After finding the line with "set small [get_lib_cells" in the data below, set down exactly each line through the one with "set net [get_nets -quiet -of_objects $p]", inclusive, and stop there.
Start of Recorded information
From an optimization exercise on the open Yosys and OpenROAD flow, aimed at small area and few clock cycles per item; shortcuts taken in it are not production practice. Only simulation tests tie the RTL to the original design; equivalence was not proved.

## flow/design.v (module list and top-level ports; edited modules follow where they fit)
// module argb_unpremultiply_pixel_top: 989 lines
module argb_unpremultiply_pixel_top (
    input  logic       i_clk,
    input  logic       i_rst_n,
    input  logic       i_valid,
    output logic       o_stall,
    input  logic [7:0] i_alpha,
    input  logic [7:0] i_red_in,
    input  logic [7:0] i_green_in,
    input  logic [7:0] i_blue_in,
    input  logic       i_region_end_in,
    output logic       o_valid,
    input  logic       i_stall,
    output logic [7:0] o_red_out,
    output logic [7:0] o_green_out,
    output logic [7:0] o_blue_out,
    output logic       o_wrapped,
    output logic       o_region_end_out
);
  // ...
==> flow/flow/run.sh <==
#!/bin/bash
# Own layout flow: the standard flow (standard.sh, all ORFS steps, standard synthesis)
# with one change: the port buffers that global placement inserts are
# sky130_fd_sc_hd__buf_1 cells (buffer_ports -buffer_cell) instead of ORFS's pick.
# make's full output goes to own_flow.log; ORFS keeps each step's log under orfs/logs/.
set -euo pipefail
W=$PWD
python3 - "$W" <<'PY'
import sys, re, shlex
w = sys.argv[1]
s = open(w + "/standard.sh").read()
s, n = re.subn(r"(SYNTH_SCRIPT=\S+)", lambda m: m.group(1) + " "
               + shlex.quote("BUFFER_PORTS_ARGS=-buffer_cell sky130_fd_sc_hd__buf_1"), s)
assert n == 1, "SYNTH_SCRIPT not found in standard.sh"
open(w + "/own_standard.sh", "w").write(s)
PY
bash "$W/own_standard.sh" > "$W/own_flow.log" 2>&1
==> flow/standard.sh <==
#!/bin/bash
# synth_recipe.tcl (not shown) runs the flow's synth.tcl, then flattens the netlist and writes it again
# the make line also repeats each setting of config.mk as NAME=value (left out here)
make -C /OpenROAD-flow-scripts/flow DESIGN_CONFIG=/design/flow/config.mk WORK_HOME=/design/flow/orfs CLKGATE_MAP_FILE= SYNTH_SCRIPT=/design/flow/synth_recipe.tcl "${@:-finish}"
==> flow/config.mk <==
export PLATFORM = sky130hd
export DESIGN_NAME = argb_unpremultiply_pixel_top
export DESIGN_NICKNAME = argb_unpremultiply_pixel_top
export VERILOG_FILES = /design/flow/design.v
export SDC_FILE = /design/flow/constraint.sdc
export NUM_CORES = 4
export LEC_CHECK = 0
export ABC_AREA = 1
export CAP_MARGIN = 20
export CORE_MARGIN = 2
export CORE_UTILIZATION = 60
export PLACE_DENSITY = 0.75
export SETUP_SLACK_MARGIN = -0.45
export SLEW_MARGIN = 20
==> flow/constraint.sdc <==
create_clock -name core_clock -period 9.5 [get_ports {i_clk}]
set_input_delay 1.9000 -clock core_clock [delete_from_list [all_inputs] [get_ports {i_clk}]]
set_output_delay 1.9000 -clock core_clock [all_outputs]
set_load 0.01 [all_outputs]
End of Recorded information
Start of Recorded information
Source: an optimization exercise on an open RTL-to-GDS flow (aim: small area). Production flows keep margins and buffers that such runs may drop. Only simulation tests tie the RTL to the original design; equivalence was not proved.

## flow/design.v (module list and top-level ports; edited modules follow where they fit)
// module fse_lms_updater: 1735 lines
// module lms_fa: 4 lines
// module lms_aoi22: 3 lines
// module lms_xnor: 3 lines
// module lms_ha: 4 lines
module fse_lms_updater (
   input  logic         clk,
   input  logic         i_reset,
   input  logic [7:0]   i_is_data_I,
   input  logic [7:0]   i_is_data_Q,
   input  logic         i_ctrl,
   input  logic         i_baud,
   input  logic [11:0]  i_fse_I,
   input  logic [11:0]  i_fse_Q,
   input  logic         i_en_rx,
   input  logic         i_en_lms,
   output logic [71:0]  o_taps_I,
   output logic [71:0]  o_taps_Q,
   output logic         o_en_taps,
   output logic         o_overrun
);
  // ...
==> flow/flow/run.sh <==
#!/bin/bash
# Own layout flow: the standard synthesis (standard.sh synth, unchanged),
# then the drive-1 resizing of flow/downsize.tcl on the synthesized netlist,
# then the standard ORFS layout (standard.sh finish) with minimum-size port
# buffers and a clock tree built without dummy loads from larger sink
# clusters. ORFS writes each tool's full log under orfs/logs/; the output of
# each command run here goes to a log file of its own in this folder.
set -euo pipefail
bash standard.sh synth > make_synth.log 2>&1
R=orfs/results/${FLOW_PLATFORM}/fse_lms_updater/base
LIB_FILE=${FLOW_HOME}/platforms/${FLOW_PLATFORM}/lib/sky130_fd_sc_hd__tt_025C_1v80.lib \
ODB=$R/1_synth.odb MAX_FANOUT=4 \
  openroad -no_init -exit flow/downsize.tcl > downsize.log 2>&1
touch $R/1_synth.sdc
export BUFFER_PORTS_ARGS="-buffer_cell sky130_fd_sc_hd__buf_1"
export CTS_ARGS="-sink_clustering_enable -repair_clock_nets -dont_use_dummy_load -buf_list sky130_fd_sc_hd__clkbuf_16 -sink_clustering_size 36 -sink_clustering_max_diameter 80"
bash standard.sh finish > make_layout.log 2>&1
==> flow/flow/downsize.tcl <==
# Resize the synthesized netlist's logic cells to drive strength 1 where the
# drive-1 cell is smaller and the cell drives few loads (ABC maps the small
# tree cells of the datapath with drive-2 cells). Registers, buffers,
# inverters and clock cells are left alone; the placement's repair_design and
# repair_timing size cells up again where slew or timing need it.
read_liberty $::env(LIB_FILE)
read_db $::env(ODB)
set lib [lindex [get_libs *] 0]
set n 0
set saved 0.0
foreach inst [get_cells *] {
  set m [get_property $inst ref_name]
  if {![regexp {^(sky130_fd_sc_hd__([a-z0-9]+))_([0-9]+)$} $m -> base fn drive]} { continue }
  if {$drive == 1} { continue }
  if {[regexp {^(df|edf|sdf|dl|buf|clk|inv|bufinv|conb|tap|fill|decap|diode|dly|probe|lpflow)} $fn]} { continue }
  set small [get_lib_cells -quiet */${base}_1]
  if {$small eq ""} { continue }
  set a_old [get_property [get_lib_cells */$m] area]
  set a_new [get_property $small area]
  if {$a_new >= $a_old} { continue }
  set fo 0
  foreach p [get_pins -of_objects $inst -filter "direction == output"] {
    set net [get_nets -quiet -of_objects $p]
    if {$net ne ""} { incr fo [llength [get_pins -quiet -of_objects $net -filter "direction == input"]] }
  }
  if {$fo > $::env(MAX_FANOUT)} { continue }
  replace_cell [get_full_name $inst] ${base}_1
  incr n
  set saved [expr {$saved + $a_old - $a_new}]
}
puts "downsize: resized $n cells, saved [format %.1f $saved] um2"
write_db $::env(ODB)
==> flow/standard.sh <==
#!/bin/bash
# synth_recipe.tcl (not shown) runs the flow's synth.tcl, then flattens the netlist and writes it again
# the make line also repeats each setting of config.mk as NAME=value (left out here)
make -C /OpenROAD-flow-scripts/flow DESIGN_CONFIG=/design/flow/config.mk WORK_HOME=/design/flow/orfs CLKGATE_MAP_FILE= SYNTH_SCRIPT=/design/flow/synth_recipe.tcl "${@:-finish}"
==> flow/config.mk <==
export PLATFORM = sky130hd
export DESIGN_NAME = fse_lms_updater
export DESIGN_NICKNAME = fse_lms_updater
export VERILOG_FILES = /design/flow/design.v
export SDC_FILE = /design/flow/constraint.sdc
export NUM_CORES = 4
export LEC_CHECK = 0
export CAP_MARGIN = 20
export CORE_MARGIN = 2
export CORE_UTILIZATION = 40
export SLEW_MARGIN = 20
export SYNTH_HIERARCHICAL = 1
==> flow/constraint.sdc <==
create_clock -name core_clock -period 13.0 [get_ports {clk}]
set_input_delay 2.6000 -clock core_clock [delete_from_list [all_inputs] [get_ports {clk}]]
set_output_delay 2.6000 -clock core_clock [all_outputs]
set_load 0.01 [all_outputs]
End of Recorded information
**Output**
  set small [get_lib_cells -quiet */${base}_1]
  if {$small eq ""} { continue }
  set a_old [get_property [get_lib_cells */$m] area]
  set a_new [get_property $small area]
  if {$a_new >= $a_old} { continue }
  set fo 0
  foreach p [get_pins -of_objects $inst -filter "direction == output"] {
    set net [get_nets -quiet -of_objects $p]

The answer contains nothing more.